Sanity Checks for Saliency Methods Explaining Object Detectors
This work addresses the reliability of explanation methods for object detection models, which is crucial for users in computer vision and AI safety, though it is incremental as it builds on prior classification-based evaluations.
The study extended sanity checks for saliency methods from classification to object detectors, finding that interpretability depends more on the model than the explanation method, with EfficientDet-D0 performing best across tests.

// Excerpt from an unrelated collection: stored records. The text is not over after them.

What follows belongs to an exercise in optimizing a design on an open flow for small area, a short achievable clock period and few clock cycles; a production flow would make more cautious choices. Power is estimated from default activity; no workload was simulated.

## main
// mxenc
module mxenc (
    input  wire         clk,
    input  wire         rst,           
    input  wire         in_valid,
    output wire         in_ready,
    input  wire [31:0]  in_data,       
    input  wire [3:0]   in_fmt,        
    input  wire [3:0]   in_ctl,        
    output reg          out_valid,
    input  wire         out_ready,
    output reg  [7:0]   out_scale,
    output wire [255:0] out_data,
    output reg  [3:0]   out_flags,     
    output reg          out_err        
);
==> flow/config.mk <==
export PLATFORM = sky130hd
export DESIGN_NAME = mxenc
export DESIGN_NICKNAME = mxenc
export VERILOG_FILES = /design/flow/design.v
export SDC_FILE = /design/flow/constraint.sdc
export NUM_CORES = 8
export LEC_CHECK = 0
export CAP_MARGIN = 20
export CORE_MARGIN = 2
export CORE_UTILIZATION = 55
export CTS_BUF_LIST = sky130_fd_sc_hd__clkbuf_8
export CTS_CLUSTER_DIAMETER = 55
export CTS_CLUSTER_SIZE = 18
export PLACE_DENSITY = 0.65
export SLEW_MARGIN = 20
export SYNTH_HIERARCHICAL = 0
==> flow/constraint.sdc <==
create_clock -name core_clock -period 24.0 [get_ports {clk}]
set_input_delay 4.8000 -clock core_clock [delete_from_list [all_inputs] [get_ports {clk}]]
set_output_delay 4.8000 -clock core_clock [all_outputs]
set_load 0.01 [all_outputs]
standard.sh (not shown) runs the stock make flow with config.mk's settings and CLKGATE_MAP_FILE= SYNTH_SCRIPT=/design/flow/synth_recipe.tcl, a recipe that flattens the netlist after the stock synthesis.
==> flow/flow/run.sh <==
#!/bin/bash
# The standard layout, with the port buffers built from plain buffers
# (buf_2) instead of the cell buffer_ports picks by itself.
set -euo pipefail
export BUFFER_PORTS_ARGS="-buffer_cell sky130_fd_sc_hd__buf_2"
bash standard.sh > standard.log 2>&1
The following lists how the feature branch was set up differently from main:
-- flow/design.v --
<<< main, line 1
module mx_src_pack (
    input  wire [31:0] x,
    input  wire [5:0]  nsh,     
    output wire [1:0]  cls,     
    output wire [8:0]  xs,
>>> the feature branch, line 1
module mx_src_pack (
    input  wire [31:0] x,
    input  wire [4:0]  nsh,
    output wire [1:0]  cls,     
    output wire [8:0]  xs,
<<< main, line 12
    wire        f_zero = ~|f;
    assign cls = e_max ? (f_zero ? 2'd2 : 2'd3) : (e_zero && f_zero) ? 2'd1 : 2'd0;
    assign xs  = e_zero ? {{3{nsh[5]}}, nsh} : {1'b0, e};
    assign fr  = e_zero ? {f[21:15], |f[14:0]} : {f[22:16], |f[15:0]};
endmodule
>>> the feature branch, line 12
    wire        f_zero = ~|f;
    assign cls = e_max ? (f_zero ? 2'd2 : 2'd3) : (e_zero && f_zero) ? 2'd1 : 2'd0;
    assign xs  = e_zero ? (9'd0 - {4'b0, nsh}) : {1'b0, e};
    assign fr  = e_zero ? {f[21:15], |f[14:0]} : {f[22:16], |f[15:0]};
endmodule
<<< main, line 94
    end
    wire       inc  = !rtz && g && (st || pre[0]);
    wire       neg  = is_int && s;
    wire [7:0] v    = (pre ^ {8{neg}}) + {7'b0, inc ^ neg};
    wire       ovf  = ({1'b0, pre} > {2'b0, maxcode}) || (pre == {1'b0, maxcode} && inc);
    wire       zr   = (pre == 8'd0) && !inc;
    wire [7:0] sgn = {7'b0, s} << wm1;
    wire [7:0] sat = is_int ? (s ? 8'h81 : 8'h7F) : (sgn | {1'b0, maxcode});
    always @(*) begin
        code = 8'h00;
>>> the feature branch, line 94
    end
    wire       inc  = !rtz && g && (st || pre[0]);
    wire [7:0] cm   = pre + {7'b0, inc};
    wire       ovf  = cm > {1'b0, maxcode};
    wire       zr   = (cm == 8'd0);
    wire [7:0] sgn = {7'b0, s} << wm1;
    wire [7:0] sat = is_int ? (s ? 8'h81 : 8'h7F) : (sgn | {1'b0, maxcode});
    wire [7:0] int_code = s ? (8'd0 - cm) : cm;
    always @(*) begin
        code = 8'h00;
<<< main, line 133
                    f_nx = g || st;
                    f_uf = zr;
                    code = is_int ? v : (sgn | v);
                end
            end
>>> the feature branch, line 133
                    f_nx = g || st;
                    f_uf = zr;
                    code = is_int ? int_code : (sgn | cm);
                end
            end
<<< main, line 174
    reg         in_ready_r;
    assign in_ready = in_ready_r;
    wire in_fire = in_valid && in_ready_r;
    reg [31:0] i0_d;
    reg [5:0]  i0_cfg;
    reg        i0_v;
    reg [5:0]  nsh;                 
    wire       i0_un = (i0_d[30:23] == 8'd0) && (i0_d[22:0] != 23'd0) && !i0_d[22];
    always @(posedge clk) begin
>>> the feature branch, line 174
    reg         in_ready_r;
    assign in_ready = in_ready_r;
    wire in_fire = in_valid && in_ready_r && !rst;
    reg [31:0] i0_d;
    reg [5:0]  i0_cfg;
    reg        i0_v;
    reg [4:0]  nsh;                 
    wire       i0_un = (i0_d[30:23] == 8'd0) && (i0_d[22:0] != 23'd0) && !i0_d[22];
    always @(posedge clk) begin
<<< main, line 184
            i0_d   <= in_data;
            i0_cfg <= in_cfg;
            nsh    <= 6'd0;
        end else if (i0_v && i0_un) begin
            i0_d[22:0] <= {i0_d[21:0], 1'b0};
            nsh        <= nsh - 6'd1;
        end
    end
>>> the feature branch, line 184
            i0_d   <= in_data;
            i0_cfg <= in_cfg;
            nsh    <= 5'd0;
        end else if (i0_v && i0_un) begin
            i0_d[22:0] <= {i0_d[21:0], 1'b0};
            nsh        <= nsh + 5'd1;
        end
    end
<<< main, line 348
    wire       d1_first = (dcnt == 5'd1);
    wire       d1_last  = (dcnt == 5'd0);
    wire [1:0] d1_idx   = dcnt[1:0] - 2'd1;    
    reg  [9:0] rr;                  
    wire [12:0] hq    = ring[0];
>>> the feature branch, line 348
    wire       d1_first = (dcnt == 5'd1);
    wire       d1_last  = (dcnt == 5'd0);
    wire [4:0] d1_idx   = dcnt - 5'd1;
    reg  [9:0] rr;                  
    wire [12:0] hq    = ring[0];
<<< main, line 363
    end
    wire [1:0] d1_sc  = d1_m[7:6];
    wire       early  = (dcnt != 5'd0) && (dcnt <= a_lc);    
    wire [2:0] al_cls = d1_spc ? ((d1_sc == 2'd3) ? 3'd4 : {1'b0, d1_sc + 2'd1}) :
                        early ? 3'd4 : 3'd0;
>>> the feature branch, line 363
    end
    wire [1:0] d1_sc  = d1_m[7:6];
    wire       early  = (d1_idx < a_lc);
    wire [2:0] al_cls = d1_spc ? ((d1_sc == 2'd3) ? 3'd4 : {1'b0, d1_sc + 2'd1}) :
                        early ? 3'd4 : 3'd0;
<<< main, line 392
            d2_cls   <= al_cls;
            d2_pre   <= al_pre;
            d2_idx   <= d1_idx;
            d2_first <= d1_first;
            d2_last  <= d1_last;
>>> the feature branch, line 392
            d2_cls   <= al_cls;
            d2_pre   <= al_pre;
            d2_idx   <= d1_idx[1:0];
            d2_first <= d1_first;
            d2_last  <= d1_last;
<<< main, line 449
                         a_err ? 2'd0 : (a_fsel == 3'd2 || a_fsel == 3'd3) ? 2'd1 :
                         (a_fsel == 3'd4) ? 2'd2 : 2'd0;
    wire   d1_emit = (d1_wsel == 2'd1) ? (d1_idx != 2'd0) :
                     (d1_wsel == 2'd2) ? d1_idx[0] : !d1_first;
    assign stall_n = out_valid_n && (stall ? emit : (d1_v && d1_emit));
>>> the feature branch, line 449
                         a_err ? 2'd0 : (a_fsel == 3'd2 || a_fsel == 3'd3) ? 2'd1 :
                         (a_fsel == 3'd4) ? 2'd2 : 2'd0;
    wire   d1_emit = (d1_wsel == 2'd1) ? (d1_idx[1:0] != 2'd0) :
                     (d1_wsel == 2'd2) ? d1_idx[0] : !d1_first;
    assign stall_n = out_valid_n && (stall ? emit : (d1_v && d1_emit));
## What came out
The non-filler instance count after layout on main is in line with that on the feature branch.
| fraction of area in multi-input gates | the feature branch vs main | ≈ equal |
Of main and the feature branch, main shows the higher switching power share of the total, with the feature branch below it.
| power share of the sequential group | higher: the feature branch |
Between main and the feature branch, the adder-cell area share of the yosys netlist figures differ only marginally.
Comparing main and the feature branch, the higher post-synthesis mux area share was measured on the feature branch.
The design area on main is in line with that on the feature branch.
Sort main and the feature branch by number of clock-tree buffers in the layout asc -> top: the feature branch
When the final numbers for main and the feature branch were put side by side, the number of standard cells after synthesis turned out to be smaller in main.
Per the comparison of the feature branch with main, synthesized netlist net count has increased, power has decreased.
No functional check of the RTL was part of any run of this note.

Saliency methods are frequently used to explain Deep Neural Network-based models. Adebayo et al.'s work on evaluating saliency methods for classification models illustrate certain explanation methods fail the model and data randomization tests. However, on extending the tests for various state of the art object detectors we illustrate that the ability to explain a model is more dependent on the model itself than the explanation method. We perform sanity checks for object detection and define new qualitative criteria to evaluate the saliency explanations, both for object classification and bounding box decisions, using Guided Backpropagation, Integrated Gradients, and their Smoothgrad versions, together with Faster R-CNN, SSD, and EfficientDet-D0, trained on COCO. In addition, the sensitivity of the explanation method to model parameters and data labels varies class-wise motivating to perform the sanity checks for each class. We find that EfficientDet-D0 is the most interpretable method independent of the saliency method, which passes the sanity checks with little problems.